Task:
Every line with "register" in it should be copied from the data.

*** Entries shown ***

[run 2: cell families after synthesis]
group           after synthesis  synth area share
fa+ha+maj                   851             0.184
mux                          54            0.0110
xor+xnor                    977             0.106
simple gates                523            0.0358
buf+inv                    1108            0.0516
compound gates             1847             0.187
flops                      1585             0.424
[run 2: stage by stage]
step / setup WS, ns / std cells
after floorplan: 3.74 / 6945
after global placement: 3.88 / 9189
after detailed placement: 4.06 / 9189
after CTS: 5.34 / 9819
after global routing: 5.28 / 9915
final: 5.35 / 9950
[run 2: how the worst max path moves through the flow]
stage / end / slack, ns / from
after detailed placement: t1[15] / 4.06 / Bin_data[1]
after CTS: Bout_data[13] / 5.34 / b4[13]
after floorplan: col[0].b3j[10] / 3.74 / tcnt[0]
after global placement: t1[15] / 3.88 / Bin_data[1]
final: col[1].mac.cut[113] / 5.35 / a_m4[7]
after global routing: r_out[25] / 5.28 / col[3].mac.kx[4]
Background: an optimization exercise with open tools, aiming at small area, a short achievable clock period and few clock cycles per item. Do not read the settings as production practice.
In this exercise RTL edits were held to simulation tests only and were not proved equivalent to the original.
Power and IR drop assume default switching activity.

## rev 12
==> flow/design.v <==
module bk_add #(parameter N = 32) (
    input  [N-1:0] a,
    input  [N-1:0] b,
    input          cin,
    output [N-1:0] s,
    output         co
);
    localparam TOP = (N > 64) ? 64 : (N > 32) ? 32 : (N > 16) ? 16 : (N > 8) ? 8 : (N > 4) ? 4 : (N > 2) ? 2 : 1;
    wire [N-1:0] p0 = a ^ b;
    wire [N-1:0] g0 = a & b;
    reg  [N-1:0] G, P;
    integer i, d;
    always @(*) begin
        G = g0;
        P = p0;
        G[0] = g0[0] | (p0[0] & cin);
        for (d = 1; d < N; d = d * 2)
            for (i = 2 * d - 1; i < N; i = i + 2 * d) begin
                G[i] = G[i] | (P[i] & G[i - d]);
                P[i] = P[i] & P[i - d];
            end
        for (d = TOP; d >= 1; d = d / 2)
            for (i = 3 * d - 1; i < N; i = i + 2 * d) begin
                G[i] = G[i] | (P[i] & G[i - d]);
                P[i] = P[i] & P[i - d];
            end
    end
    assign s = p0 ^ {G[N-2:0], cin};
    assign co = G[N-1];
endmodule
From an optimization exercise on the open Yosys and OpenROAD flow, aimed at small area, a short achievable clock period and few clock cycles per item; shortcuts taken in it are not production practice.
No functional check of the RTL was part of any run shown here.

**run.sh**
```bash
#!/bin/bash
# synth_recipe.tcl (not shown) runs the flow's synth.tcl, then flattens the netlist and writes it again
# the make line also repeats each setting of config.mk as NAME=value (left out here)
make -C /OpenROAD-flow-scripts/flow DESIGN_CONFIG=/design/flow/config.mk WORK_HOME=/design/flow/orfs CLKGATE_MAP_FILE= SYNTH_SCRIPT=/design/flow/synth_recipe.tcl finish
```
**config.mk**
```make
export PLATFORM = sky130hd
export DESIGN_NAME = arctan
export DESIGN_NICKNAME = arctan
export VERILOG_FILES = /design/flow/design.v
export SDC_FILE = /design/flow/constraint.sdc
export NUM_CORES = 4
export LEC_CHECK = 0
export CAP_MARGIN = 20
export CORE_MARGIN = 2
export CORE_UTILIZATION = 50
export PLACE_DENSITY = 0.6
export SETUP_SLACK_MARGIN = 1.9
export SLEW_MARGIN = 20
```
From an optimization exercise on the open Yosys and OpenROAD flow, aimed at small area; shortcuts taken in it are not production practice.
The RTL was checked by simulation tests, not by an equivalence proof against the original design.

==> flow/design.v, too long to show whole: its modules and the start of the top module <==
// module fadd: 4 lines
// module pgp: 4 lines
// module xnr: 3 lines
// module nnd: 3 lines
// module caoi: 3 lines
// module coai: 3 lines
// module incb: 3 lines
// module cgen: 3 lines
// module top_module: 16060 lines
module top_module #(parameter N = 31, M = 31) (
  input signed [N:0] a, input signed [N:0] b, input signed [N:0] p, input signed [N:0] q,
  input clk, input rst, rst1,
  output signed [N:0] af, output signed [N:0] bf, output signed [N:0] pf, output signed [N:0] qf,
  output [M:0] output_angle_vec, output [M:0] output_angle_rot);
  // ...
==> flow/flow/run.sh <==
#!/bin/bash
# Own flow: the standard layout (standard.sh, unchanged synthesis and steps), with
#  - port buffers made from the smallest buffer cell instead of clkdlybuf4s50_1, and
#  - the clock tree built without dummy loads and with larger leaf clusters.
# Every ORFS step writes its full log under orfs/logs/; this script's own output goes to
# run_flow.log in the work folder.
set -euo pipefail
exec > >(tee -a run_flow.log) 2>&1
export BUFFER_PORTS_ARGS="-buffer_cell sky130_fd_sc_hd__buf_1"
export CTS_ARGS="-sink_clustering_enable -repair_clock_nets -dont_use_dummy_load -buf_list sky130_fd_sc_hd__clkbuf_16 -sink_clustering_size 24 -sink_clustering_max_diameter 80"
bash standard.sh
==> flow/standard.sh <==
#!/bin/bash
# synth_recipe.tcl (not shown) runs the flow's synth.tcl, then flattens the netlist and writes it again
# the make line also repeats each setting of config.mk as NAME=value (left out here)
make -C /OpenROAD-flow-scripts/flow DESIGN_CONFIG=/design/flow/config.mk WORK_HOME=/design/flow/orfs CLKGATE_MAP_FILE= SYNTH_SCRIPT=/design/flow/synth_recipe.tcl "${@:-finish}"
==> flow/config.mk <==
export PLATFORM = sky130hd
export DESIGN_NAME = top_module
export DESIGN_NICKNAME = top_module
export VERILOG_FILES = /design/flow/design.v
export SDC_FILE = /design/flow/constraint.sdc
export NUM_CORES = 4
export LEC_CHECK = 0
export CAP_MARGIN = 20
export CORE_MARGIN = 2
export CORE_UTILIZATION = 40
export GPL_TIMING_DRIVEN = 0
export PLACE_DENSITY = 0.6
export SLEW_MARGIN = 20
export SYNTH_HIERARCHICAL = 1
==> flow/constraint.sdc <==
create_clock -name core_clock -period 8.0 [get_ports {clk}]
set_input_delay 1.6000 -clock core_clock [delete_from_list [all_inputs] [get_ports {clk}]]
set_output_delay 1.6000 -clock core_clock [all_outputs]
set_load 0.01 [all_outputs]
==> metrics.md, run 1 <==
| Metric | Value |
|---|---|
| Status | `no timing/DRC/antenna violations` |
| Clock-cell share | `0.0222` |
| HPWL after detailed placement | `295000 um` |
| Synth Flop Type | `dfxtp_1` |
| Antenna violations before repair | `15` |
| Multi-input gate area | `104000 sq um` |
| # port buffers | `320` |
| Syn Inst Count | `~15000` |
| Post-synth EDFFs | `0` |
| Max_slew headroom | `0.273` |
| Worst path max stage delay | `approximately 530 ps` |
| Clk_skew | `between 100 and 150 ps` |
| Final Hold Fails | `0` |
| Post-layout util | `0.459` |
| Rows | `about 230` |
| Tapcells | `roughly 5200` |
| M1 GR Usage | `0.237` |
| CTS Sinks | `around 2700` |
| Crit path max fanout | `6` |
| Critical Path End | `rot_y2[31]$_DFF_P_` |
| Buffer and inverter count on the worst path | `7` |
| Most common cell in the netlist | `xor2_1` |
| Hold buffer count at cts | `0` |
| Hold path endpoint | `vec_d12[6]$_DFF_P_` |
| Multi-input combinational area share | `0.573` |
| Net count, final | `roughly 19000` |
| RSZ-0062 raised after global routing | `true` |
| Max_cap viols | `0` |
| Routed WL per cell | `about 18 um` |
| Largest net degree at the start of global routing | `32` |
| Simple-Gate Fraction of Synth Area | `0.0413` |
| Fill cell count | `between 30000 and 40000` |
| Most frequent cells in the layout | `xor2_1, dfxtp_1, xnor2_1` |
==> inputs of run 2 (changes only) <==
--- a/flow/config.mk
+++ b/flow/config.mk
@@ -9,5 +9,4 @@
 export CORE_MARGIN = 2
 export CORE_UTILIZATION = 40
-export GPL_TIMING_DRIVEN = 0
 export PLACE_DENSITY = 0.6
 export SLEW_MARGIN = 20
==> run 2 against run 1 <==
Non-clock buffer count rose by 127. Clock skew fell by 19 ps. Still clean on timing, DRC and antenna. Via count fell by 0.90%. Die area did not move. Register-to-register slack improved by 190 ps. Clock-buffer cell count rose by 4.
==> metrics.md, run 2 <==
| Metric | Value |
|---|---|
| CTS Buf Count | `165 (was 161)` |
| Post-synth ARST share | `0 (unchanged)` |
| CP arrival | `8330 ps (was 8610 ps)` |
| HPWL after detailed placement | `293000 um (was 295000 um)` |
| CTS tree | `done (unchanged)` |
| Vias in the first global route | `102000 (was 101000)` |
| Worst slack at placement | `-374 ps (was -2360 ps)` |
| Commonest non-fill, non-tap cell in the layout | `xor2_1 (unchanged)` |
| Min cycle time layout | `7580 ps (was 7770 ps)` |
| Worst-case clock buffer depth | `4 (unchanged)` |
| Final Setup Violations | `0 (unchanged)` |
| Antenna violations before repair | `8 (was 15)` |
| Share of layout cells above drive strength 1 | `0.173 (was 0.183)` |
| Synth Area in XOR/XNOR | `0.282 (unchanged)` |
| Root Buffer Master | `clkbuf_16 (unchanged)` |
| Routed WL per cell | `16.5 um (was 17.8 um)` |
| Final Hold Fails | `0 (unchanged)` |
| Drt drc | `0 (unchanged)` |
| Layout Cells excl Fill | `21900 (was 21700)` |
| Crit path kind | `flop to flop (unchanged)` |
| Crit path max fanout | `5 (was 6)` |
| Worst r2r path cells | `32 (was 49)` |
| Mapped Area | `159000 sq um (unchanged)` |
| Max_slew headroom | `0.316 (was 0.273)` |
| # port buffers | `320 (unchanged)` |
| First-pass GRT wire length | `563000 um (was 582000 um)` |
| Iter 0 DRT Violations | `3545 (was 3974)` |
| Die Span X | `634 um (unchanged)` |
| R2R Setup Slk | `420 ps (was 230 ps)` |
| Routed vias/inst | `4.64 (was 4.72)` |
| Top post-synthesis cells by count | `xor2_1, dfxtp_1, xnor2_1, ha_1, nand2_1 (unchanged)` |
| Top-area cell type share of the netlist area | `0.344 (unchanged)` |
| Gr usage total | `0.177 (was 0.186)` |
| Rows | `231 (unchanged)` |
| Simple-Gate Fraction of Synth Area | `0.0413 (unchanged)` |
| Yosys warnings | `7 (unchanged)` |
| RD Place Congestion | `0.855 (was 0.937)` |
| Synth top area cells | `dfxtp_1, xor2_1, ha_1 (unchanged)` |
| Placed cell count | `21600 (was 20900)` |
| Seq/Total Area, Yosys | `0.344 (unchanged)` |
| Remaining antenna violation count | `0 (unchanged)` |
| Hold buffer count at cts | `0 (unchanged)` |
| CTS Sinks | `2725 (unchanged)` |
| Critical R2R Capture | `angv_r[26]$_SDFF_PP0_ (was rot_y2[31]$_DFF_P_)` |
| Top Ports | `323 (unchanged)` |
| Main combinational cell family by area after synthesis | `XOR/XNOR gates (unchanged)` |
| Synth Flop Type | `dfxtp_1 (unchanged)` |
| Hold Path Stages | `0 (unchanged)` |
| Area leader, netlist | `dfxtp_1 (unchanged)` |
| Status | `no timing/DRC/antenna violations (unchanged)` |
| Area Growth Syn to Fin | `13.3% (was 14.3%)` |
| CP dominant cell by count | `ha_1` |
| Worst Setup Start Kind | `flop (unchanged)` |
| Beginning of the worst hold path | `vec_d6[0]$_DFF_P_ (was vec_d11[6]$_DFF_P_)` |
| Syn Inst Count | `15300 (unchanged)` |
| Max Transition Viols Final | `0 (unchanged)` |
| Final wirelength | `361000 um (was 386000 um)` |
| Fraction of the mapped netlist area in compound gates | `0.118 (unchanged)` |
| Largest net degree at the start of global routing | `92 (was 32)` |
| Hold Crit Class | `flop to flop (unchanged)` |
| Clk_skew | `85.1 ps (was 104 ps)` |
| Clock latency on the worst-skew pair | `920 ps (was 930 ps)` |
| Worst hold margin | `268 ps (was 282 ps)` |
| Total Die Area | `402000 sq um (unchanged)` |
| Initial core utilization | `0.402 (unchanged)` |
| Core area | `395000 sq um (unchanged)` |
| CP Data Required Time | `8740 ps (was 8830 ps)` |
| Slew @ Worst Pin | `1020 ps (was 1080 ps)` |
| Hold path endpoint | `vec_d7[0]$_DFF_P_ (was vec_d12[6]$_DFF_P_)` |
| Net count, final | `18900 (was 18800)` |
| Synth Area per Inst | `10.4 sq um (unchanged)` |
| Critical path capture point type | `flop (unchanged)` |
| Flops & latches, synth | `2725 (unchanged)` |
| Die height | `634 um (unchanged)` |
| CP Launch Point | `vec_d15[12]$_DFF_P_ (was rot_d1[0]$_DFF_P_)` |
| Final Cycle Share | `0.948 (was 0.972)` |
| Final WS setup | `416 ps (was 227 ps)` |
| Critical-path top delay cell | `dfxtp_1 (was nor3_4)` |
| Most common cell in the netlist | `xor2_1 (unchanged)` |
| Fmax | `132 MHz (was 129 MHz)` |
| Worst r2r src | `vec_d15[12]$_DFF_P_ (was rot_d1[0]$_DFF_P_)` |
| CTS HTree Levels | `4 (unchanged)` |
| Max_cap viols | `0 (unchanged)` |
| Post-synth EDFFs | `0 (unchanged)` |
| RSZ-0062 raised after global routing | `true (unchanged)` |
| Clk slew on worst S/H paths | `90 ps (about the same)` |
| Vias | `102000 (about the same)` |
| Mux cell area share after synthesis | `0.000567 (unchanged)` |
| Fill cell count | `37400 (was 37100)` |
| Drt first pass iters | `5 (was 7)` |
| Worst path max stage delay | `540 ps (was 530 ps)` |
| Most frequent cells in the layout | `xor2_1, dfxtp_1, xnor2_1 (unchanged)` |
| Global route overflow | `0 (unchanged)` |
| Synth Area in Adders | `0.191 (unchanged)` |
| Post-synth cell types | `59 (unchanged)` |
[run 2: cell counts after synthesis]
No cell type changed its count.
[run 2: per-stage QoR]
step	setup TNS [ps]	utilization	area, sq um
2_1_floorplan	0	-	159000
3_3_place_gp	-1300	0.440	174000
3_5_place_dp	-1190	0.440	174000
4_1_cts	0	0.450	178000
5_1_grt	-864	0.455	180000
6_report	0	0.455	180000
[run 2: logic make-up after synthesis]
family,Yosys count
AO/OA/AOI/OAI,2732
XOR/XNOR,5094
adder cells (fa/ha/maj),2177
buffers and inverters,884
flip-flops,2725
multiplexers,9
other,2
AND/OR/NAND/NOR,1628
[run 2: Yosys stat by module, one instance, submodules excluded]
| module | flops+latches | cell area, sq um | times used | cells inside |
|---|---|---|---|---|
| caoi | 0 | 8.76 | 1191 | 1 |
| nnd | 0 | 3.75 | 1117 | 1 |
| coai | 0 | 5.00 | 1117 | 1 |
| xnr | 0 | 8.76 | 1170 | 1 |
| fadd | 0 | 20.0 | 419 | 1 |
| pgp | 0 | 12.5 | 1199 | 1 |
| top_module | 2725 | 105000 | 1 | 9038 |
[run 2: how the worst max path moves through the flow]
stage	to	slack (ps)	cells past startpoint
after CTS	rot_x4[31]$_DFF_P_	6	43
final	angv_r[26]$_SDFF_PP0_	420	32
after floorplan	rot_y15[31]$_DFF_P_	40	41
after global routing	rot_y2[31]$_DFF_P_	-110	46
after detailed placement	rot_y2[31]$_DFF_P_	-370	46
after global placement	rot_y2[31]$_DFF_P_	-450	46
[run 2: cell type report]
cell class	count	area, sq um	share of cell area
Antenna cell	29	72.6	0.000403
Clock buffer	165	4130	0.0229
Inverter	620	2330	0.0129
Multi-Input combinational cell	11700	102000	0.568
Sequential cell	2725	54600	0.303
Tap cell	5242	6560	0.0365
Timing Repair Buffer	1430	9990	0.0555
[run 2: worst max-delay path: cells and delay by family, from the launching register on]
family	cells	cell delay [ps]
flops	1	540
compound gates	10	1410
fa+ha+maj	17	4890
xor+xnor	1	90
buf+inv	3	180
simple gates	1	310
[run 2: routing by layer]
layer,routed length (um),vias up,global-route usage,share of wire
met5,0,-,0,0
met2,177000,941,0.318,0.49
met4,10300,0,0.0486,0.028
met3,9260,393,0.0162,0.026
met1,165000,47200,0.225,0.46
li1,-,53000,-,-
[run 2: what timing repair did]
action	4_1_cts	5_1_grt
buffers inserted	1	58
gates resized for setup	19	355
endpoints found under the setup margin	11	160
cloned	0	1
pin swaps	1	130

port drivers added, routing unchanged:
How much do the figures lean on ideal ports? The routed layouts below were timed once more, with nothing changed but the port constraints. Step 1 (the two cells are an assumption about what drives the block):
set clk [get_ports {clk}]
set_driving_cell -lib_cell sky130_fd_sc_hd__clkbuf_16 $clk
set_driving_cell -lib_cell sky130_fd_sc_hd__buf_2 [delete_from_list [all_inputs] $clk]
Step 2 moves the port delays by t, midway between the first and last clock arrival at a register: inputs arrive t later, outputs are due t later. That takes back most of the time a late clock gives input paths. Three values: no drivers, after step 1, after step 2; two values: the first two.
| run | shift t [ns] | slack for setup (ns) | worst hold slack (ns) | clock arrival spread, ns | cell pins on the clock port's net |
|---|---|---|---|---|---|
| run 1 | 0.968 | 0.227 / 0.227 / -0.527 | 0.282 / 0.282 / 0.282 | 0.145 / 0.145 | 1 |
| run 2 | 0.972 | 0.416 / 0.416 / -0.169 | 0.268 / 0.268 / 0.268 | 0.111 / 0.111 | 1 |
With both steps, setup timing fails in run 1 and run 2, where it was met with ideal ports. For run 1, which loses most, drivers alone change the setup slack by 0.000 ns; drivers and shift together by -0.754 ns.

***

Worked solution:
Non-clock buffer count rose by 127. Clock skew fell by 19 ps. Still clean on timing, DRC and antenna. Via count fell by 0.90%. Die area did not move. Register-to-register slack improved by 190 ps. Clock-buffer cell count rose by 4.
[run 2: worst max-delay path: cells and delay by family, from the launching register on]
Step 2 moves the port delays by t, midway between the first and last clock arrival at a register: inputs arrive t later, outputs are due t later. That takes back most of the time a late clock gives input paths. Three values: no drivers, after step 1, after step 2; two values: the first two.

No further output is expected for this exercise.